血液凝固検査は全国の病院で保険診療で受けられます。ただし、凝固因子活性は、個人差があり、月経周期や運動、炎症などさまざまな要因に影響されて変動します。ゆえに、異なった日時に3回の採血をして検査することが推奨されますが、それでも、凝固因子活性が「高い」または「低い」という推定はできても、 保因者かどうかの判定まではできません。

凝固因子活性が「低い」場合には「保因者である可能性が高いと思われる」と判定できますが、反対に、凝固因子活性が「高い」場合には「保因者ではない(非保因者)」ということは決して判定できないので、注意が必要です。

遺伝学的検査(遺伝子解析による検査)

遺伝子を解析して、血友病の原因となる遺伝子変異があるかどうかを検出する検査です。

血友病の遺伝子変異は多くの種類があり、家系ごとに異なります。患者さんの遺伝子変異と同じものが、保因者かどうかを知りたい人にあるかどうかを調べる検査なので、同じ家系の患者さんの同意と協力が必要になります。
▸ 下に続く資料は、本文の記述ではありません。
==> config.mk <==
export PLATFORM = sky130hd
export DESIGN_NAME = heartbeat_collector_top_flat
export DESIGN_NICKNAME = d
export VERILOG_FILES = /design/src/rtl/hbc_pkg.sv /design/src/rtl/hbc_channels.sv /design/src/rtl/hbc_cfg_regs.sv /design/src/rtl/hbc_core.sv /design/src/rtl/heartbeat_collector_top.sv /design/src/flat_wrapper.sv
export SDC_FILE = /design/constraint.sdc
export NUM_CORES = 1
export LEC_CHECK = 0
export ABC_AREA = 1
export BUFFER_PORTS_ARGS = -buffer_cell sky130_fd_sc_hd__buf_2
export CORE_ASPECT_RATIO = 2
export CORE_MARGIN = 1.5
export CORE_UTILIZATION = 60
export DETAILED_ROUTE_END_ITERATION = 6
export PLACE_DENSITY_LB_ADDON = 0.1
export SLEW_MARGIN = 20
export SYNTH_ARGS = -nofsm -noshare
export SYNTH_HDL_FRONTEND = slang
export SYNTH_HIERARCHICAL = 1
export SYNTH_SLANG_ARGS = --single-unit
export TNS_END_PERCENT = 10
==> constraint.sdc <==
create_clock -name clk -period 13.55 [get_ports clk]
set_input_delay 2.0325 -clock clk [delete_from_list [all_inputs] [get_ports clk]]
set_output_delay 2.0325 -clock clk [all_outputs]
set_load 0.02 [all_outputs]
==> src/rtl/hbc_pkg.sv <==
// ----------------------------------------------------------------------------
// hbc_pkg
// Types, constants and helpers shared by the heartbeat collector files.
// ----------------------------------------------------------------------------
package hbc_pkg;

  localparam int unsigned ACC_W       = 43;
  localparam int unsigned VALUE_W     = 64;
  localparam int unsigned DIV_W       = 16;
  localparam int unsigned SLOT_BITS   = 7;
  localparam int unsigned CFG_IDX_W   = 4;
  localparam int unsigned CFG_DATA_W  = 16;

  localparam logic [7:0]       MARK_LOW        = 8'hA0;
  localparam logic [7:0]       MARK_MID        = 8'hA1;
  localparam logic [7:0]       MARK_HIGH       = 8'hA2;
  localparam logic [DIV_W-1:0] DEFAULT_DIVIDER = DIV_W'(10);

  typedef logic [ACC_W-1:0]   acc_t;
  typedef logic [VALUE_W-1:0] value_t;
  typedef logic [DIV_W-1:0]   div_t;

  typedef enum logic [CFG_IDX_W-1:0] {
    REG_COLLECT_MODE = CFG_IDX_W'(0),
    REG_TICK_DIVIDER = CFG_IDX_W'(1)
  } cfg_reg_t;

  typedef enum logic [1:0] {
    STEP_IDLE = 2'd0,
    STEP_MID  = 2'd1,
    STEP_HIGH = 2'd2
  } chain_step_t;

  typedef struct packed {
    logic       mode;
    logic       full_group;
    logic [7:0] status_byte;
    logic [7:0] high_data;
    logic [7:0] low_data;
  } in_item_t;

  typedef struct packed {
    logic   first_traffic;
    logic   traffic_ack;
    logic   heartbeat_send;
    value_t heartbeat_value;
  } out_item_t;

  typedef struct packed {
    logic collect_mode;
    div_t tick_divider;
  } cfg_t;

  // Place a data byte pair into slot pair k of the remote value.
  function automatic acc_t slot_pair(input int unsigned k, input logic [7:0] hi,
                                     input logic [7:0] lo);
    acc_t lo_w;
    acc_t hi_w;
    lo_w = ACC_W'(lo);
    hi_w = ACC_W'(hi);
    return (lo_w << (SLOT_BITS * (2 * k))) | (hi_w << (SLOT_BITS * (2 * k + 1)));
  endfunction

endpackage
血液凝固検査に比べると、遺伝学的検査は信頼性は高いです。しかし、残念ながら、絶対的に判定ができる検査ではありません。例えば、患者さんの遺伝子変異が見つからなかったり、保因者かどうかを知りたい人の遺伝子変異がわずかな変異である場合だったりすると、必ず診断できるとは限りません。

遺伝学的検査

特に、「遺伝子変異が検出されなかった」場合は、それが「保因者ではない」という絶対的な判定にはならないということを理解してください。
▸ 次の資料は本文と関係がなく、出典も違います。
File: src/rtl/rdc_pkg.sv
`timescale 1ns / 1ps
// shared constants, types and helpers for the radix digit converter
// no dependencies
package rdc_pkg;

   localparam int VALUE_WIDTH = 32;
   localparam int VALUE_BITS  = 32;
   localparam int RADIX_BITS  = 6;
   localparam int DIGIT_BITS  = 6;
   localparam int CHAR_BITS   = 8;
   localparam int CNT_W       = $clog2(VALUE_WIDTH + 1);
   localparam int IDX_W       = $clog2(VALUE_WIDTH);

   localparam logic [RADIX_BITS-1:0] RADIX_MIN      = 6'd2;
   localparam logic [RADIX_BITS-1:0] RADIX_MAX      = 6'd36;
   localparam logic [RADIX_BITS-1:0] RADIX_RESET    = 6'd10;
   localparam logic [DIGIT_BITS-1:0] DECIMAL_DIGITS = 6'd10;
   localparam logic [CHAR_BITS-1:0]  CHAR_ZERO      = 8'h30;
   localparam logic [CHAR_BITS-1:0]  CHAR_LOWER_A   = 8'h61;

   typedef enum logic [1:0] {
      ST_IDLE,
      ST_DIV,
      ST_EMIT,
      ST_ERR
   } rdc_state_type;

   function automatic logic radix_ok(input logic [RADIX_BITS-1:0] r);
      return (r >= RADIX_MIN) && (r <= RADIX_MAX);
   endfunction

   function automatic logic [CHAR_BITS-1:0] digit_to_char(input logic [DIGIT_BITS-1:0] d);
      logic [CHAR_BITS-1:0] d_ext;
      d_ext = {2'b00, d};
      if (d < DECIMAL_DIGITS) begin
         return CHAR_ZERO + d_ext;
      end
      return CHAR_LOWER_A + d_ext - {2'b00, DECIMAL_DIGITS};
   endfunction

endpackage

File: src/rtl/rdc_if.sv
`timescale 1ns / 1ps
// valid/ready channel interfaces: request, response and register write
// depends on rdc_pkg
interface rdc_req_if;
   import rdc_pkg::*;
   logic                  valid;
   logic                  ready;
   logic [VALUE_BITS-1:0] value;
   modport source (output valid, output value, input ready);
   modport sink   (input valid, input value, output ready);
endinterface

interface rdc_rsp_if;
   import rdc_pkg::*;
   logic                 valid;
   logic                 ready;
   logic [CHAR_BITS-1:0] digit_char;
   logic                 last;
   logic                 error;
   modport source (output valid, output digit_char, output last, output error, input ready);
   modport sink   (input valid, input digit_char, input last, input error, output ready);
endinterface

interface rdc_csr_if;
   import rdc_pkg::*;
   logic                  valid;
   logic                  ready;
   logic [RADIX_BITS-1:0] radix;
   modport source (output valid, output radix, input ready);
   modport sink   (input valid, input radix, output ready);
endinterface

File: src/rtl/radix_digit_converter_unit.sv
`timescale 1ns / 1ps
// converts an unsigned value into its digit characters in the radix register's base
// depends on rdc_pkg, rdc_if and rdc_div
// sequence: divide by the radix until the quotient is zero, then emit the digits most significant first
// accept: a new value is taken only when idle, once the previous value's last beat is in the output register
// bad radix: one error beat, then back to idle
// reset: synchronous; radix returns to 10, control and output valid cleared
module radix_digit_converter_unit (
   input  logic      clock,
   input  logic      reset,
   rdc_req_if.sink   req,
   rdc_rsp_if.source rsp,
   rdc_csr_if.sink   csr
);
   import rdc_pkg::*;

   rdc_state_type          state_ff, state_in;
   logic [RADIX_BITS-1:0]  radix_ff;
   logic [CNT_W-1:0]       cnt_ff, cnt_in;
   logic [DIGIT_BITS-1:0]  stack_ff [VALUE_WIDTH];
   logic                   push;
   logic                   rsp_valid_ff, rsp_valid_in;
   logic [CHAR_BITS-1:0]   rsp_char_ff, rsp_char_in;
   logic                   rsp_last_ff, rsp_last_in;
   logic                   rsp_err_ff, rsp_err_in;
   logic                   slot_free;
   logic                   accept;
   logic [CNT_W-1:0]       cnt_m1;
   logic                   div_start;
   logic [VALUE_WIDTH-1:0] div_dividend;
   logic                   div_done;
   logic [VALUE_WIDTH-1:0] div_quo;
   logic [DIGIT_BITS-1:0]  div_rem;

   rdc_div u_div (
      .clock     (clock),
      .reset     (reset),
      .start     (div_start),
      .dividend  (div_dividend),
      .radix     (radix_ff),
      .done      (div_done),
      .quotient  (div_quo),
      .remainder (div_rem)
   );

   assign csr.ready = 1'b1;

   always_ff @(posedge clock) begin
      if (reset) begin
         radix_ff <= RADIX_RESET;
      end else if (csr.valid) begin
         radix_ff <= csr.radix;
      end
   end

   always_comb begin
      slot_free    = !rsp_valid_ff || rsp.ready;
      req.ready    = (state_ff == ST_IDLE);
      accept       = req.valid && (state_ff == ST_IDLE);
      cnt_m1       = cnt_ff - 1'b1;
      state_in     = state_ff;
      cnt_in       = cnt_ff;
      push         = 1'b0;
      div_start    = 1'b0;
      div_dividend = div_quo;
      rsp_valid_in = rsp_valid_ff && !rsp.ready;
      rsp_char_in  = rsp_char_ff;
      rsp_last_in  = rsp_last_ff;
      rsp_err_in   = rsp_err_ff;
      unique case (state_ff)
         ST_IDLE: begin
            div_dividend = VALUE_WIDTH'(req.value);
            if (accept) begin
               cnt_in = '0;
               if (radix_ok(radix_ff)) begin
                  div_start = 1'b1;
                  state_in  = ST_DIV;
               end else begin
                  state_in = ST_ERR;
               end
            end
         end
         ST_DIV: begin
            if (div_done) begin
               push   = 1'b1;
               cnt_in = cnt_ff + 1'b1;
               if (div_quo == '0) begin
                  state_in = ST_EMIT;
               end else begin
                  div_start = 1'b1;
               end
            end
         end
         ST_EMIT: begin
            if (slot_free) begin
               rsp_valid_in = 1'b1;
               rsp_char_in  = digit_to_char(stack_ff[cnt_m1[IDX_W-1:0]]);
               rsp_last_in  = (cnt_ff == CNT_W'(1));
               rsp_err_in   = 1'b0;
               cnt_in       = cnt_m1;
               if (cnt_ff == CNT_W'(1)) begin
                  state_in = ST_IDLE;
               end
            end
         end
         ST_ERR: begin
            if (slot_free) begin
               rsp_valid_in = 1'b1;
               rsp_char_in  = '0;
               rsp_last_in  = 1'b1;
               rsp_err_in   = 1'b1;
               state_in     = ST_IDLE;
            end
         end
         default: begin
            state_in = ST_IDLE;
         end
      endcase
   end

   always_ff @(posedge clock) begin
      if (reset) begin
         state_ff     <= ST_IDLE;
         cnt_ff       <= '0;
         rsp_valid_ff <= 1'b0;
      end else begin
         state_ff     <= state_in;
         cnt_ff       <= cnt_in;
         rsp_valid_ff <= rsp_valid_in;
      end
      rsp_char_ff <= rsp_char_in;
      rsp_last_ff <= rsp_last_in;
      rsp_err_ff  <= rsp_err_in;
   end

   // digit stack, least significant digit at the bottom
   always_ff @(posedge clock) begin
      if (push) begin
         stack_ff[cnt_ff[IDX_W-1:0]] <= div_rem;
      end
   end

   assign rsp.valid      = rsp_valid_ff;
   assign rsp.digit_char = rsp_char_ff;
   assign rsp.last       = rsp_last_ff;
   assign rsp.error      = rsp_err_ff;

   a_err_beat: assert property (@(posedge clock) disable iff (reset)
      rsp_valid_ff && rsp_err_ff |-> rsp_last_ff && rsp_char_ff == '0)
      else $error("error beat without last or with a character");
   a_idle_empty: assert property (@(posedge clock) disable iff (reset)
      state_ff == ST_IDLE |-> cnt_ff == '0)
      else $error("digit stack not empty while idle");
   a_done_in_div: assert property (@(posedge clock) disable iff (reset)
      div_done |-> state_ff == ST_DIV)
      else $error("divider finished outside divide state");
   a_cnt_range: assert property (@(posedge clock) disable iff (reset)
      cnt_ff <= CNT_W'(VALUE_WIDTH))
      else $error("digit count beyond stack depth");
   a_char_range: assert property (@(posedge clock) disable iff (reset)
      rsp_valid_ff && !rsp_err_ff |->
         (rsp_char_ff >= CHAR_ZERO && rsp_char_ff <= 8'h39) ||
         (rsp_char_ff >= CHAR_LOWER_A && rsp_char_ff <= 8'h7a))
      else $error("digit beat outside character set");

endmodule

File: src/rtl/rdc_div.sv
`timescale 1ns / 1ps
// bit-serial restoring divider: one quotient bit per cycle by a 6-bit radix
// depends on rdc_pkg
module rdc_div (
   input  logic                                clock,
   input  logic                                reset,
   input  logic                                start,
   input  logic [rdc_pkg::VALUE_WIDTH-1:0]     dividend,
   input  logic [rdc_pkg::RADIX_BITS-1:0]      radix,
   output logic                                done,
   output logic [rdc_pkg::VALUE_WIDTH-1:0]     quotient,
   output logic [rdc_pkg::DIGIT_BITS-1:0]      remainder
);
   import rdc_pkg::*;

   logic                   busy_ff, busy_in;
   logic                   done_ff, done_in;
   logic [CNT_W-1:0]       cnt_ff, cnt_in;
   logic [VALUE_WIDTH-1:0] quo_ff, quo_in;
   logic [DIGIT_BITS-1:0]  rem_ff, rem_in;
   logic [DIGIT_BITS:0]    trial;
   logic [DIGIT_BITS:0]    diff;
   logic                   ge;

   always_comb begin
      trial   = {rem_ff, quo_ff[VALUE_WIDTH-1]};
      diff    = trial - {1'b0, radix};
      ge      = trial >= {1'b0, radix};
      busy_in = busy_ff;
      done_in = 1'b0;
      cnt_in  = cnt_ff;
      quo_in  = quo_ff;
      rem_in  = rem_ff;
      if (start) begin
         busy_in = 1'b1;
         cnt_in  = CNT_W'(VALUE_WIDTH);
         quo_in  = dividend;
         rem_in  = '0;
      end else if (busy_ff) begin
         cnt_in = cnt_ff - 1'b1;
         quo_in = {quo_ff[VALUE_WIDTH-2:0], ge};
         rem_in = ge ? diff[DIGIT_BITS-1:0] : trial[DIGIT_BITS-1:0];
         if (cnt_ff == CNT_W'(1)) begin
            busy_in = 1'b0;
            done_in = 1'b1;
         end
      end
   end

   always_ff @(posedge clock) begin
      if (reset) begin
         busy_ff <= 1'b0;
         done_ff <= 1'b0;
         cnt_ff  <= '0;
      end else begin
         busy_ff <= busy_in;
         done_ff <= done_in;
         cnt_ff  <= cnt_in;
      end
      quo_ff <= quo_in;
      rem_ff <= rem_in;
   end

   assign done      = done_ff;
   assign quotient  = quo_ff;
   assign remainder = rem_ff;

   a_done_after_busy: assert property (@(posedge clock) disable iff (reset)
      done_ff |-> $past(busy_ff) && !busy_ff)
      else $error("divider done without a finished run");
   a_cnt_idle: assert property (@(posedge clock) disable iff (reset)
      !busy_ff |-> cnt_ff == '0 || start || $past(start) == 1'b0)
      else $error("divider count out of step");
   a_rem_below_radix: assert property (@(posedge clock) disable iff (reset)
      done_ff |-> rem_ff < radix)
      else $error("remainder not below radix");

endmodule
File: src/flat_wrapper.sv
// flat-port wrapper written by rule: the top's interface ports become plain ports
module radix_digit_converter_unit_flat import rdc_pkg::*;
  (clock, reset, req_valid, req_value, req_ready, rsp_valid, rsp_digit_char, rsp_last, rsp_error, rsp_ready, csr_valid, csr_radix, csr_ready);
  rdc_req_if req_i ();
  rdc_rsp_if rsp_i ();
  rdc_csr_if csr_i ();
  input  logic clock;
  input  logic reset;
  input wire logic [$bits(req_i.valid)-1:0] req_valid;
  input wire logic [$bits(req_i.value)-1:0] req_value;
  output wire logic [$bits(req_i.ready)-1:0] req_ready;
  output wire logic [$bits(rsp_i.valid)-1:0] rsp_valid;
  output wire logic [$bits(rsp_i.digit_char)-1:0] rsp_digit_char;
  output wire logic [$bits(rsp_i.last)-1:0] rsp_last;
  output wire logic [$bits(rsp_i.error)-1:0] rsp_error;
  input wire logic [$bits(rsp_i.ready)-1:0] rsp_ready;
  input wire logic [$bits(csr_i.valid)-1:0] csr_valid;
  input wire logic [$bits(csr_i.radix)-1:0] csr_radix;
  output wire logic [$bits(csr_i.ready)-1:0] csr_ready;
  assign req_i.valid = req_valid;
  assign req_i.value = req_value;
  assign req_ready = req_i.ready;
  assign rsp_valid = rsp_i.valid;
  assign rsp_digit_char = rsp_i.digit_char;
  assign rsp_last = rsp_i.last;
  assign rsp_error = rsp_i.error;
  assign rsp_i.ready = rsp_ready;
  assign csr_i.valid = csr_valid;
  assign csr_i.radix = csr_radix;
  assign csr_ready = csr_i.ready;
  radix_digit_converter_unit u_core (.clock(clock), .reset(reset), .req(req_i), .rsp(rsp_i), .csr(csr_i));
endmodule
File: config.mk
export PLATFORM = sky130hd
export DESIGN_NAME = radix_digit_converter_unit_flat
export DESIGN_NICKNAME = d
export VERILOG_FILES = /design/src/rtl/rdc_pkg.sv /design/src/rtl/rdc_if.sv /design/src/rtl/radix_digit_converter_unit.sv /design/src/rtl/rdc_div.sv /design/src/flat_wrapper.sv
export SDC_FILE = /design/constraint.sdc
export NUM_CORES = 1
export LEC_CHECK = 0
export ABC_AREA = 1
export BUFFER_PORTS_ARGS = -buffer_cell sky130_fd_sc_hd__buf_4
export CORE_UTILIZATION = 66
export DETAILED_ROUTE_END_ITERATION = 6
export PLACE_DENSITY = 0.95
export SLEW_MARGIN = 20
export SYNTH_ARGS = -nofsm -noshare
export SYNTH_HDL_FRONTEND = slang
export SYNTH_HIERARCHICAL = 1
export SYNTH_SLANG_ARGS = --single-unit
File: constraint.sdc
create_clock -name clock -period 4.7 [get_ports clock]
set_input_delay 0.47 -clock clock [delete_from_list [all_inputs] [get_ports clock]]
set_output_delay 0.47 -clock clock [all_outputs]
set_load 0.005 [all_outputs]
# [Word level (Yosys, flattened, before mapping)]
# Memories as Yosys holds them, arrays and structs flattened.
# Cells that the tools add are included.
[classes] addsub=7 n_lt_le_gt_ge=4 n_eq_ne=12 n_mux=46 bitwise=1 n_reduce_logical=18
[ops] cell="32-bit 2-to-1 mux" count=3
[ops] cell="6-bit 2-to-1 mux" count=6
[ops] cell="32-bit zero test" count=1
[ops] cell="8-bit 2-to-1 mux" count=4
[ops] cell="1-bit 2-to-1 mux" count=20
[ops] cell="6-bit case mux with 3 select lines" count=1
[ops] cell="8-bit case mux with 2 select lines" count=1
[ops] cell="2-bit 2-to-1 mux" count=7
[ops] cell="6-bit by 1-bit equality test with 1-bit output, second input constant" count=2
[ops] cell="6-bit by 1-bit subtractor with 6-bit output, second input constant" count=2
[ops] cell="2-bit by 1-bit inequality test with 1-bit output, second input constant" count=5
[ops] cell="7-bit by 6-bit adder with 8-bit output, first input constant" count=1
[ops] cell="2-bit case mux with 4 select lines" count=1
[ops] cell="8-bit by 4-bit subtractor with 8-bit output, second input constant" count=1
[ops] cell="6-bit by 6-bit adder with 7-bit output, first input constant" count=1
[ops] cell="7-bit by 6-bit >= comparator with 1-bit output" count=1
[ops] cell="6-bit by 1-bit adder with 6-bit output, second input constant" count=1
[ops] cell="6-bit by 2-bit >= comparator with 1-bit output, second input constant" count=1
[ops] cell="6-bit less-or-equal comparator, second input constant" count=1
[ops] cell="6-bit by 4-bit < comparator with 1-bit output, second input constant" count=1
[ops] cell="1-bit case mux with 2 select lines" count=3
[ops] cell="6-bit AND reduction" count=1
[ops] cell="6-bit subtractor" count=1
[ops] cell="2-bit equality test, second input constant" count=2
[ops] cell="other kinds (14)" count=20
[word_totals] reg_bits=71 mem_bits_rw=192 input_bits=43 output_inout_bits=13 n_memories=1
[memory_table] memory="u_core.stack_ff" words=32 word_bits=6 rd=1 rd_clocked_by_memory_dff=0 wr=1 line="radix_digit_converter_unit.sv:20" source="logic [DIGIT_BITS-1:0] stack_ff [VALUE_WIDTH];"

# [Depth between registers and ports, before layout]
# An unclocked memory read counts as a cell.
[logic_depth] word_depth=9 ltp_mapped=24

# [By module]
# Netlist, hierarchy kept.
[modules_own_cells] mod="radix_digit_converter_unit" instances=1 cells_per_inst=961 area_each_um2=10074.7
[modules_own_cells] mod="rdc_div" instances=1 cells_per_inst=284 area_each_um2=2351.0

# [Worst setup path after synthesis]
# OpenSTA, ideal clock, no wires.
[synth_timing] kind="register -> register" from="register u_core.cnt_ff[0]" to="register u_core.rsp_char_ff[0] (netlist: u_core/rsp.digit_char[0]) (data pin)" setup_ps=259 arrival_ps=2816 path_slack_ps=1625 stages_incl_launch_ff=22 synth_period_minus_slack_ps=3075 path_cell_list="dfxtp_1 > buf_6 > inv_4 > buf_4 > buf_2 > ha_1 > buf_4 > inv_2 > buf_4 > buf_4 > o21ai_0 > o221ai_1 > nand3_1 > nand2_1 > nand2_1 > nand2_2 > inv_1 > ha_1 > nand2_4 > inv_2 > o21ai_0 > a21oi_1"
[synth_between] elab_chain_len=9
[synth_lines] element="start: declaration" line="radix_digit_converter_unit.sv:19" source="logic [CNT_W-1:0] cnt_ff, cnt_in;"
[synth_lines] element="start signal: assignment" line="radix_digit_converter_unit.sv:128" source="cnt_ff <= cnt_in;"
[synth_lines] element="6-bit by 1-bit subtractor with 6-bit output *" line="radix_digit_converter_unit.sv:60" source="cnt_m1 = cnt_ff - 1'b1;"
[synth_lines] element="memory 32 x 6 bit *"
[synth_lines] element="branches (longest 4 deep; another with 7-bit by 6-bit adder with 8-bit output)"
[synth_lines] element="8-bit 2-to-1 mux *" line="rdc_pkg.sv:38" source="return CHAR_LOWER_A + d_ext - {2'b00, DECIMAL_DIGITS};"
[synth_lines] element="8-bit 2-to-1 mux *" line="radix_digit_converter_unit.sv:95" source="if (slot_free) begin"
[synth_lines] element="8-bit case mux with 2 select lines *" line="radix_digit_converter_unit.sv:70" source="unique case (state_ff)"
[synth_lines] element="end signal: assignment" line="radix_digit_converter_unit.sv:131" source="rsp_char_ff <= rsp_char_in;"
[synth_lines] element="end: declaration" line="radix_digit_converter_unit.sv:23" source="logic [CHAR_BITS-1:0] rsp_char_ff, rsp_char_in;"
# Every way passes the cells marked *. The select of a mux whose other input is x is not followed.
# A chain may end at the register's enable or synchronous reset.

# [Worst setup path after layout]
[layout_timing] from="register u_core.cnt_ff[1]" to="register u_core.rsp_char_ff[6] (netlist: u_core/rsp.digit_char[6]) (data pin)"
# Same word-level chain as after synthesis.

==> impl_metrics.env <==
export IMPL_skew_ns=0.0142
export IMPL_final_core_util_pct=75.5
export IMPL_syn_nets=1311
export IMPL_first_global_vias=9315
export IMPL_yosys_warnings=6
export IMPL_cts_max_path_buffers=3
export IMPL_drive_gt1_share_pct=13.0
export IMPL_cts_buffers=26
export IMPL_critPathLaunchType="flop"
export IMPL_hold_buffers=0
export IMPL_clkLatencyLatePin_ns=0.53
export IMPL_status="finished with violations"
export IMPL_ios=56
export IMPL_post_route_drc_count=5
export IMPL_root_buffer="clkbuf_16"
export IMPL_combPwrFrac_pct=41.6
export IMPL_layout_nets=1351
export IMPL_clkPwrFrac_pct=22.2
export IMPL_min_period_over_period_pct=76.0
export IMPL_synthArstFlopShare_pct=0
export IMPL_cpMostUsedCell="nand2_1"
export IMPL_crit_required_ns=5.04
export IMPL_grt_antenna_before_repair=0
export IMPL_synthTopCellsByArea="edfxtp_1 (57%), nand2_1 (12%), nand3_1 (5.5%), dfxtp_1 (4.7%), nor2_1 (3.4%)"
export IMPL_crit_chain="inv_1 -> ha_2 -> buf_4 -> o21ai_0 -> o21ai_0 -> o211ai_1 -> nand2_1 -> nand2_1 -> nand2_2 -> inv_1 -> ha_1 -> nand2_4 -> nand2_1 -> a211oi_2"
export IMPL_worstPathArrival_ns=3.91
export IMPL_clock_fmax_ghz=0.280
export IMPL_cp_num_buf_inv=3
export IMPL_grt_pass1_wl_um=47200
export IMPL_synthTopCellsByCount="nand2_1 (392), edfxtp_1 (234), nand3_1 (137)"
export IMPL_syn_area_sq_um=12400
export IMPL_viasPerCell=6.22
export IMPL_rows=49
export IMPL_endpoint_kind="flop"
export IMPL_ctsResizeCount=0
export IMPL_ys_seq_area_share_pct=61.2
export IMPL_syn_avg_cell_area_sq_um=9.98
export IMPL_worstPathMaxFanout=47
export IMPL_start_util_pct=68.2
export IMPL_syn_to_final_growth_pct=10.6
export IMPL_tritoncts="yes"
export IMPL_slowest_delay_ns=0.57
export IMPL_post_synth_top_count_cell="nand2_1"
export IMPL_port_buffer_count=54
export IMPL_synth_cell_type_count=46
export IMPL_synth_seq_cells=263
export IMPL_violations="DRC"
export IMPL_maxCapViolations=0
export IMPL_p_int_mw=5.67
export IMPL_ir_drop_v=0.000482
export IMPL_crit_slowest_cell="ha_2"
export IMPL_die_height_um=139
export IMPL_finalMaxSlewViolations=0
export IMPL_worstSetupPathType="reg2reg"
export IMPL_grt_max_degree=101
export IMPL_ant_nets=0
export IMPL_setup_tns_ns=0
export IMPL_track_usage_pct=31.3
export IMPL_yosysTopAreaCellShare_pct=56.6
export IMPL_die_area_sq_um=19400
export IMPL_synth_edf_count=234
export IMPL_p_switching_mw=3.75
export IMPL_fillers=1010
export IMPL_vias=9537
export IMPL_post_cts_setup_buffers=0
export IMPL_finalSetupViolCount=0
export IMPL_die_w_um=139
export IMPL_synth_flop_cell="edfxtp_1"
export IMPL_dr_first_iter_drc_count=1549
export IMPL_core_area_sq_um=18200
export IMPL_cts_sinks=263
export IMPL_drt_pass1_iterations=7
export IMPL_hold_path_class="in2reg"
export IMPL_p_seq_share_pct=36.2
export IMPL_htreeDepth=1
export IMPL_dp_hpwl_um=18300
export IMPL_path_delay_family="compound AO/OA/AOI/OAI gates"
export IMPL_p_leak_nw=5.56
export IMPL_powerDensity_nw_per_um2=685
export IMPL_slew_headroom_pct=29.1
export IMPL_rsz0062_at_grt="false"
export IMPL_overflow=0
export IMPL_hold_viol=0
export IMPL_worst_slew_pin_slew_ns=1.06
export IMPL_drt_wl_total_um=30100
export IMPL_wire_per_inst_um=19.6
export IMPL_syn_inst=1245
export IMPL_synth_top_cell_by_area="edfxtp_1"
export IMPL_gp_congestion=0.891
export IMPL_period_minus_slack_ns=3.57
export IMPL_switching_share_pct=39.8
export IMPL_antenna_cells=0
export IMPL_clkTransAtPathRegs_ns=0.06
-- power by group through the flow --
stage               combinational [mW]  sequential [mW]  clock, mW
CTS                               3.81             3.41       2.10
detailed placement                3.73             3.45          0
finish                            3.92             3.41       2.09
global placement                  3.50             3.43          0
global route                      4.26             3.44       2.20
floorplan                         2.69             3.46          0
遺伝学的検査は、高度な遺伝子解析技術や特殊な解析装置が必要で、解析までの時間を要することや、高額な費用や経費なども、「研究」の一環として行われており、多くの課題があります(2023年4月現在)。
(東京医科大学 臨床検査医学分野 血液凝固異常症遺伝子研究寄附講座)

保因者診断を受ける時期は?

保因者診断は、本人の意思により受けることが原則です。保因者や保因者診断について十分理解できていない場合は、正しい知識を得て、考えることができるようになってから受けるようにしましょう。

特に遺伝学的検査は、検査を受ける本人だけでなく、家族や血縁者にも関わることですので、慎重に行うべきです。ただ、血液凝固検査に関しては、凝固因子活性が低い場合、月経量が多くて(月経過多)悩む人もいるので、初潮が始まる前に行うのがよいかもしれません。

いずれにしても、医療者と十分に相談した上で受けることが望まれます。

もし保因者と確定診断されたら ―心構え

しっかり考えた上で保因者診断を受けても、保因者と確定されたときには強いストレスを感じ、後ろ向きに考えてしまう気持ちが出てくるかもしれません。

そのようなときは、保因者診断を受けたことにより、「保因者であることを正確に知ることができた」というように、前向きにとらえて考えてみてください。

正確に知ったことにより、より一層、具体的に

①「血友病の赤ちゃんを出産する可能性を自覚し、赤ちゃんのために安全を確保することができる」
②「自分自身の血液の凝固機能を確認することができ、術後出血、産後出血の止血管理ができる」

と、しっかりした心構えができることと思います。

血友病医療は日々発展しており、将来はさらに進歩し、患者さんの生活の質(QOL)が向上していることでしょう。それでも、血友病が遺伝性の病気であることは変わらず、保因者の精神的な負担をすべて解決することにはならないのかもしれません。

しかし、血友病医療の前進とともに、医療者は保因者支援に積極的に取り組んでいます。まずは、保因者の医療機関へのアクセスが第一歩になると思います。

明るい将来を見据えて、医療者とともに、結婚、妊娠、出産などの、現在そして将来のライフステージについて考えていきましょう。